→ **YOUR OBJECTIVE**
Lines before the one containing "xor gates and" in the records below are to be left out; that line and all after it, through the end, are to be retyped exactly.

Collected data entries
BEGIN

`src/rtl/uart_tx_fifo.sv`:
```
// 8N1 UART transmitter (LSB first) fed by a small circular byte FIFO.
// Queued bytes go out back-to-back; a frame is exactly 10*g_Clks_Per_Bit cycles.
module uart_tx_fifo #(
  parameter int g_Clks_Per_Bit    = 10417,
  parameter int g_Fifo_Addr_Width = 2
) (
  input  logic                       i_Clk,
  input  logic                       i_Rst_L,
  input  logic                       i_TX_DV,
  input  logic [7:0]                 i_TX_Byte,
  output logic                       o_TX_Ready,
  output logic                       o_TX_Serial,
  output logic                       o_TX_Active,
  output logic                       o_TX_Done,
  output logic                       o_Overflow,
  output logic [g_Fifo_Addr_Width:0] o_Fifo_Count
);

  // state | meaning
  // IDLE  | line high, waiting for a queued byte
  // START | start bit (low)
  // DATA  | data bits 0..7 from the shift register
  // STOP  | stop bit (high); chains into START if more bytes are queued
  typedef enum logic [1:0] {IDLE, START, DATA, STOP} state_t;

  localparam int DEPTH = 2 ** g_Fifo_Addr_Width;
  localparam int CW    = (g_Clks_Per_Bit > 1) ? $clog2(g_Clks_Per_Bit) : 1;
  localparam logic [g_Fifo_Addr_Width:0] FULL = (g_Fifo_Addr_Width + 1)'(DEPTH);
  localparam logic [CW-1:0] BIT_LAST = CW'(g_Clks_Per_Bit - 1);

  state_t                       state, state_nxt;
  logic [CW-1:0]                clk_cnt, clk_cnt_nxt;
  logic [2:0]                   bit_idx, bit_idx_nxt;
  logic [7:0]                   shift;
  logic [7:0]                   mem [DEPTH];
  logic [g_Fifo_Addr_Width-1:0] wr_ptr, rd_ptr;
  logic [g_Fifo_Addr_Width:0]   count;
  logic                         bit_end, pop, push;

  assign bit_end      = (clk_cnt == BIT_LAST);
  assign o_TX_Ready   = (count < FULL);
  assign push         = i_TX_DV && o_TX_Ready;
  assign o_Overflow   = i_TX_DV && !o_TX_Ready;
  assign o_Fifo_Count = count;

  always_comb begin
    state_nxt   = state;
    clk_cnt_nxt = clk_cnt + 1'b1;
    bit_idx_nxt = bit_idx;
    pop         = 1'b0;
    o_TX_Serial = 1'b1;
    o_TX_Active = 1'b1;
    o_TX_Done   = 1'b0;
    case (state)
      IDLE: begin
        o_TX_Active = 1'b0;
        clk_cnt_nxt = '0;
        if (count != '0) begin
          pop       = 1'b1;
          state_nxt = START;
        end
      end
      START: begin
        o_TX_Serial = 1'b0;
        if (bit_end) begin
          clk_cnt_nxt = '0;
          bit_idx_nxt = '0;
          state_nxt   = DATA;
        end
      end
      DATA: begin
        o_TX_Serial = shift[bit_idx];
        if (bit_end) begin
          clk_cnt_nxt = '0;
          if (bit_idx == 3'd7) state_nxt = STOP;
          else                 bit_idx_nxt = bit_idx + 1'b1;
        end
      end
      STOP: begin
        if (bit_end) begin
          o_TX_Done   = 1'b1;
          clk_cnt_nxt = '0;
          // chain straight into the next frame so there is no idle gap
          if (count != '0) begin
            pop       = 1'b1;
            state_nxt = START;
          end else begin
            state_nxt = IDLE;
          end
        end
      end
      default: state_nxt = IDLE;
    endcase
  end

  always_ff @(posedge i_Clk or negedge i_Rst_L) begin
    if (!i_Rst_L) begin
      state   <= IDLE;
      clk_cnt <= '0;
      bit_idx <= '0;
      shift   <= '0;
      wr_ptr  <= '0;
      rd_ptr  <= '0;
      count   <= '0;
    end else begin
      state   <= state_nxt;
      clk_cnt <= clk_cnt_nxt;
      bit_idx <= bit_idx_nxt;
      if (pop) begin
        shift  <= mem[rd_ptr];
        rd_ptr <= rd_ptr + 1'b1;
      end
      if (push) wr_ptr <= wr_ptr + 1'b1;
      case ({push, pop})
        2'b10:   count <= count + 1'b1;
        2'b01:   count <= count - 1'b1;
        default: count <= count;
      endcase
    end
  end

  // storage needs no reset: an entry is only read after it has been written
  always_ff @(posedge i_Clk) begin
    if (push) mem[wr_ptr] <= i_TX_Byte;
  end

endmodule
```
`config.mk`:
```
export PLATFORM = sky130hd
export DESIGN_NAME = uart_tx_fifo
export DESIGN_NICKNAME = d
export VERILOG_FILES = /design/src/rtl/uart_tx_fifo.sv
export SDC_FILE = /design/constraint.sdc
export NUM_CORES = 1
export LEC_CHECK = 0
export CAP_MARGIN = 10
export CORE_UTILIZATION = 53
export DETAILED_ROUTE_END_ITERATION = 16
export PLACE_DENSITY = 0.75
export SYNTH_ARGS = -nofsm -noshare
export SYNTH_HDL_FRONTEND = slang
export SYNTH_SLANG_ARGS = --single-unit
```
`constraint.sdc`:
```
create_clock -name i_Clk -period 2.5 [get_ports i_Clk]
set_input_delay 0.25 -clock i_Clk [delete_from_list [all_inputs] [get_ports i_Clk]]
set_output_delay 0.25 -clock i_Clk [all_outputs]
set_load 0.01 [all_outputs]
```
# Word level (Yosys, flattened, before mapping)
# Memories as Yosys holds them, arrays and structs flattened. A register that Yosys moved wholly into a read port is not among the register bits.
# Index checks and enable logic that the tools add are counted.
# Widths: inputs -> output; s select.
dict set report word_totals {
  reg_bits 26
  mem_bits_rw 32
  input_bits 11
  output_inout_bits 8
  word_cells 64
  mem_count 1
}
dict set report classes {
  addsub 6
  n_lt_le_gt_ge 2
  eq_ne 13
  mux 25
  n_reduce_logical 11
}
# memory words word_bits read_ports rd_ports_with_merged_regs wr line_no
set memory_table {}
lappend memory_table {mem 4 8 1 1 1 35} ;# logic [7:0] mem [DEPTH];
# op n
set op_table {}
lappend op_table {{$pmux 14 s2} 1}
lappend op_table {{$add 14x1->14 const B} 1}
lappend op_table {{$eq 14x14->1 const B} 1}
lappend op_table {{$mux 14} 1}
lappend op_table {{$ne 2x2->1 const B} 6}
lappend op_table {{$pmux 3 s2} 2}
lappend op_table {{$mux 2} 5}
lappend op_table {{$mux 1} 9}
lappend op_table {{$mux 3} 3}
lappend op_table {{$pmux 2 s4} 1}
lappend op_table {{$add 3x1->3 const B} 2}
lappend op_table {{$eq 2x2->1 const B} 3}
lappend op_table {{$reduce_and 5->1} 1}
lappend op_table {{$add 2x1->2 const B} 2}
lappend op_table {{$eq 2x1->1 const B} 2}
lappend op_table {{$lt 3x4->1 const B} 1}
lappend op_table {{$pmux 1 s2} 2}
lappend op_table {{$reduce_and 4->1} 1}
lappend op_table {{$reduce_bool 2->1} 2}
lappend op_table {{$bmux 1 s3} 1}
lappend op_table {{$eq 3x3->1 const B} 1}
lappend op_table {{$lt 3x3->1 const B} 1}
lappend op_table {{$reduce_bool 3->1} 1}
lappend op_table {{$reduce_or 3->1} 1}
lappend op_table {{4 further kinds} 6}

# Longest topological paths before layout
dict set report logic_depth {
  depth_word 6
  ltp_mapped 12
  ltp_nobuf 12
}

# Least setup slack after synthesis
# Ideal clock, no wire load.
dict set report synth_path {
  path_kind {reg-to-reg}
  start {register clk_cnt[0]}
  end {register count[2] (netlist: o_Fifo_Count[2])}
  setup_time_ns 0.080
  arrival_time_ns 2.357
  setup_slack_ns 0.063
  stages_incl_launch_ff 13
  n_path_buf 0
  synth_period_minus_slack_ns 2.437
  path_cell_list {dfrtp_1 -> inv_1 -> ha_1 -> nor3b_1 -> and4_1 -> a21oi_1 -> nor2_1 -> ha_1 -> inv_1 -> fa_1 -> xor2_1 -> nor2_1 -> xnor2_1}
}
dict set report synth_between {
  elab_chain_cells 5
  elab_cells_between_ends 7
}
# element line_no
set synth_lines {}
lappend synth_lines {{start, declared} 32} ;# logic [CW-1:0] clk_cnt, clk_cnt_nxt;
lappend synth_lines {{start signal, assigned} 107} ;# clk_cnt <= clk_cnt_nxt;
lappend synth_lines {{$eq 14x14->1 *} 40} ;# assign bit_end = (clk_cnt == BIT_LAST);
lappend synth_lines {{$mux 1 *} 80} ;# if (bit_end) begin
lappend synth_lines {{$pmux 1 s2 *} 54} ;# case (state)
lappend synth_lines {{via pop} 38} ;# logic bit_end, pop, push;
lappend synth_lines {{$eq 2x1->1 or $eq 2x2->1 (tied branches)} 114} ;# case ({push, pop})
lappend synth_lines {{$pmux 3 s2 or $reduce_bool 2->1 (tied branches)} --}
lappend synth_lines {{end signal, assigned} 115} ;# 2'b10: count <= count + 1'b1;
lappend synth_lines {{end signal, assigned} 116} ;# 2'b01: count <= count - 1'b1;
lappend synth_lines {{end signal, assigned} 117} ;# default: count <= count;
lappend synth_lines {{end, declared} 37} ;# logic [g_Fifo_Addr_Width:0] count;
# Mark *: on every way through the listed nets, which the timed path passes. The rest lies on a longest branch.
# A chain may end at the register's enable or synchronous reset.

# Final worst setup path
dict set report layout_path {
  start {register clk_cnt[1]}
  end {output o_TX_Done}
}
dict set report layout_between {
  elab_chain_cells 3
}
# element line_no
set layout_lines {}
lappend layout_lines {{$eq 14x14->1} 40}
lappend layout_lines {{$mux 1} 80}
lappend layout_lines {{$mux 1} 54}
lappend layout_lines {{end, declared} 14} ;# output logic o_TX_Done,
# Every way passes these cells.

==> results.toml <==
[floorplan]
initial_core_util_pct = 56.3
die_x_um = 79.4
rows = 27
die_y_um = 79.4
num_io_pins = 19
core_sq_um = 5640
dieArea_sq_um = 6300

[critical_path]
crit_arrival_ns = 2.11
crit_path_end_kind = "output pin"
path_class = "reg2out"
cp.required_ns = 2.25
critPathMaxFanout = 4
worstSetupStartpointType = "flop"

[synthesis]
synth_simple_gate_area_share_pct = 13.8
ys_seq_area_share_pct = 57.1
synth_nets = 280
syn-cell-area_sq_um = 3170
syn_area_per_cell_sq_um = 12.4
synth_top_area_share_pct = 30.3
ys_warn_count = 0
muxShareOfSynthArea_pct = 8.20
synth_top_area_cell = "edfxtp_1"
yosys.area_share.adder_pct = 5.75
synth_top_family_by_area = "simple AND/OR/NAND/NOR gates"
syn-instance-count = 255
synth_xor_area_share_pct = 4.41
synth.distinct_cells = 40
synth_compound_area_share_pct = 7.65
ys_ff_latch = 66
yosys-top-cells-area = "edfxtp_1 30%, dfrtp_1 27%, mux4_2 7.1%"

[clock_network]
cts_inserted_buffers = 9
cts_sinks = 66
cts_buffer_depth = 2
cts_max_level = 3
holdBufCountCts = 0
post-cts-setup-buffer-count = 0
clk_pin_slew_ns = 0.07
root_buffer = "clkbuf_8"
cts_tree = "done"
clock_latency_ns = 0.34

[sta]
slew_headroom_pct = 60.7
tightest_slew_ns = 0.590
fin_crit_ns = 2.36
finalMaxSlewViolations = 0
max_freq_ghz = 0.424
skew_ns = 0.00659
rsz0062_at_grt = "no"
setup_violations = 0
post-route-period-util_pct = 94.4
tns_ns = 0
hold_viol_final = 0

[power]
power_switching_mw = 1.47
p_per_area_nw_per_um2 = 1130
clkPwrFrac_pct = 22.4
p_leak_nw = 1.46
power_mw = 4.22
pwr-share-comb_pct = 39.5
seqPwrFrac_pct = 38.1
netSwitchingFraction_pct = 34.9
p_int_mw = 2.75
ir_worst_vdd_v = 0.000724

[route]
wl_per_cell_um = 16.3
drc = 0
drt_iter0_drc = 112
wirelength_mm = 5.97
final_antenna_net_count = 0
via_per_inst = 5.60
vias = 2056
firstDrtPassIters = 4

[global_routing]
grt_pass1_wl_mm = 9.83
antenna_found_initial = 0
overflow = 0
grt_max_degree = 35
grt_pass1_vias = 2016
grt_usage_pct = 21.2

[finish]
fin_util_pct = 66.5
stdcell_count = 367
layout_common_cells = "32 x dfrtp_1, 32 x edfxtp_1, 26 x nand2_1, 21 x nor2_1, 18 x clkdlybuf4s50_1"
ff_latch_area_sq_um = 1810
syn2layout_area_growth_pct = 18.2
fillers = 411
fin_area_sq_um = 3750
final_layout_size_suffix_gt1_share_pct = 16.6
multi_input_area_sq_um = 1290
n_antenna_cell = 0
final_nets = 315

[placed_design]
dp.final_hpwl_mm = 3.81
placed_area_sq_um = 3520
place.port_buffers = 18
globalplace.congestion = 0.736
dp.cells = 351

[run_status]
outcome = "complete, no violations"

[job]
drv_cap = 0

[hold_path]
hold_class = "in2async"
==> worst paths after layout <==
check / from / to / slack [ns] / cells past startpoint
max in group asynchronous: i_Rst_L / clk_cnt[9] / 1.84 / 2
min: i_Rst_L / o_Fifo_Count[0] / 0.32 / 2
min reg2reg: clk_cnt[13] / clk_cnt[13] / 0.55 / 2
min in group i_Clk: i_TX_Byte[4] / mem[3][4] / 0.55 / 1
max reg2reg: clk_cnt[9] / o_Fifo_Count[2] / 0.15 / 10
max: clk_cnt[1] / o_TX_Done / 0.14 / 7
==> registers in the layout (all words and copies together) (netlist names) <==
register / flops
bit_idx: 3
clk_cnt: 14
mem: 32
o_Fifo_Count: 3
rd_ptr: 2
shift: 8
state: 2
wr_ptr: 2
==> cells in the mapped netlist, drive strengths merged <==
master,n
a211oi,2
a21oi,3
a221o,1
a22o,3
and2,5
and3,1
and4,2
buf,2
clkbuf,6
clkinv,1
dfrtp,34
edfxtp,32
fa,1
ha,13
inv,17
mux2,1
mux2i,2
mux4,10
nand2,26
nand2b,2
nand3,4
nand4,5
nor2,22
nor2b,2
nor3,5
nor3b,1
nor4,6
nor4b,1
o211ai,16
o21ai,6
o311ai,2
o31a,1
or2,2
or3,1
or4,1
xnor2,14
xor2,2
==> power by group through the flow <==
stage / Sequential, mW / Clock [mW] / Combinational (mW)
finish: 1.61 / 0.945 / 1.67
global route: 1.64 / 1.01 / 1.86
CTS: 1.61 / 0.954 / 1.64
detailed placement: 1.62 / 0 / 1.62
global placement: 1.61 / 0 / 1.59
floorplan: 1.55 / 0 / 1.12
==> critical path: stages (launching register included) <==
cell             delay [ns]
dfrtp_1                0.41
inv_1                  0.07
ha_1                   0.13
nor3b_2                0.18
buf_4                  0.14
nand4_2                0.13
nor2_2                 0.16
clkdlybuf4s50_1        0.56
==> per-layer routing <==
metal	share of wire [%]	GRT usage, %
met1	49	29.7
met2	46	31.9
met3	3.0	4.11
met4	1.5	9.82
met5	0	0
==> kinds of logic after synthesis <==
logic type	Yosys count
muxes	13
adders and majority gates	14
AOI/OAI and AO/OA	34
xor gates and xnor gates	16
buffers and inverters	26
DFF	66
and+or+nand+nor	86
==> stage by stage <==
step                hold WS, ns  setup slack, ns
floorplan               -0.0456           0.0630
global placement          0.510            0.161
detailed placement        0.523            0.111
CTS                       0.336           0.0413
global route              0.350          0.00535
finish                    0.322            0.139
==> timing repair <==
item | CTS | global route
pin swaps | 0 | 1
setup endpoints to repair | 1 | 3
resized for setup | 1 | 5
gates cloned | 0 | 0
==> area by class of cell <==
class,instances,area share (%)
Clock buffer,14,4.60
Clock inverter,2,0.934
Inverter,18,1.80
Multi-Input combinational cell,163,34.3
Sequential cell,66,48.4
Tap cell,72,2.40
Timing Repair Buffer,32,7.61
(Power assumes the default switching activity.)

END

→ **EXERCISE OUTPUT**
xor gates and xnor gates	16
buffers and inverters	26
DFF	66
and+or+nand+nor	86
==> stage by stage <==
step                hold WS, ns  setup slack, ns
floorplan               -0.0456           0.0630
global placement          0.510            0.161
detailed placement        0.523            0.111
CTS                       0.336           0.0413
global route              0.350          0.00535
finish                    0.322            0.139
==> timing repair <==
item | CTS | global route
pin swaps | 0 | 1
setup endpoints to repair | 1 | 3
resized for setup | 1 | 5
gates cloned | 0 | 0
==> area by class of cell <==
class,instances,area share (%)
Clock buffer,14,4.60
Clock inverter,2,0.934
Inverter,18,1.80
Multi-Input combinational cell,163,34.3
Sequential cell,66,48.4
Tap cell,72,2.40
Timing Repair Buffer,32,7.61
(Power assumes the default switching activity.)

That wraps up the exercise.